Effect of grain size on high strain rate deformation of rolled Mg-4Y-3RE alloy in compression
Journal article, 2015
Magnesium alloys are widely used in automotive and aerospace industries, where they can be exposed to high strain rate conditions such as car crash and ballistic impact. Grain size is an important factor that can affect the mechanical behavior of magnesium alloys at high strain rates. Therefore, it is very important to evaluate the effects of grain size on the dynamic mechanical response of magnesium alloys under shock-loading conditions. In this research, texture evolution, microstructural changes and dynamic mechanical behavior of rolled Mg-4Y-3RE alloy samples, with grain sizes of 8, 25 and 46 mu m, deformed under compressive shock-loading are investigated. Dynamic shock loading tests were conducted using Split Hopkinson Pressure Bar at room temperature at a strain rate of 1200 s(-1).

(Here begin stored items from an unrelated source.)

interface arc_result_if import arc_pkg::*; ();
	logic    valid;
	logic    ready;
	result_t data;
	modport source (output valid, output data, input ready);
	modport sink   (input valid, input data, output ready);
endinterface

interface arc_cfg_if import arc_pkg::*; ();
	logic                  valid;
	logic                  ready;
	logic [CFG_IDX_W-1:0]  index;
	logic [CFG_DATA_W-1:0] value;
	modport source (output valid, output index, output value, input ready);
	modport sink   (input valid, input index, input value, output ready);
endinterface

$ cat src/rtl/core/arc_ram.sv
module arc_ram #(
	parameter int WIDTH = 8,
	parameter int DEPTH = 16
) (
	input  logic                     clk,
	input  logic                     we,
	input  logic [$clog2(DEPTH)-1:0] waddr,
	input  logic [WIDTH-1:0]         wdata,
	input  logic [$clog2(DEPTH)-1:0] raddr,
	output logic [WIDTH-1:0]         rdata
);
	logic [WIDTH-1:0] mem [DEPTH];

	always_ff @(posedge clk) begin
		if (we) begin
			mem[waddr] <= wdata;
		end
		rdata <= mem[raddr];
	end
endmodule

$ cat src/rtl/core/arc_cfg.sv
module arc_cfg import arc_pkg::*; (
	input  logic      clk,
	input  logic      arst_n,
	arc_cfg_if.sink   cfg,
	output cfg_t      regs
);
	cfg_t regs_q;

	assign cfg.ready = 1'b1;
	assign regs      = regs_q;

	always_ff @(posedge clk or negedge arst_n) begin
		if (!arst_n) begin
			regs_q.local_ip          <= '0;
			regs_q.local_mac         <= '0;
			regs_q.device_present    <= 1'b0;
			regs_q.entry_lifetime_ms <= DEFAULT_LIFETIME_MS;
		end else if (cfg.valid) begin
			unique case (cfg.index)
				CFG_LOCAL_IP:  regs_q.local_ip          <= cfg.value[31:0];
				CFG_LOCAL_MAC: regs_q.local_mac         <= cfg.value[47:0];
				CFG_DEV_PRES:  regs_q.device_present    <= cfg.value[0];
				CFG_LIFETIME:  regs_q.entry_lifetime_ms <= cfg.value[31:0];
				default: ;
			endcase
		end
	end
endmodule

Texture measurements indicate development of a double-peak (00.2) basal texture in all the samples during shock loading. However, slightly higher intensities were observed for coarse-grained samples. Both strength and ductility were found to decrease with increasing grain size, while twining fraction and strain hardening rate increase with increasing grain size. The activity of double and contraction twins increased with increase in grain size. Furthermore, activation of pyramidal (c + a) slip system during the shock loading of the Mg-4Y-3RE alloy was confirmed using the 'g.b' analysis method.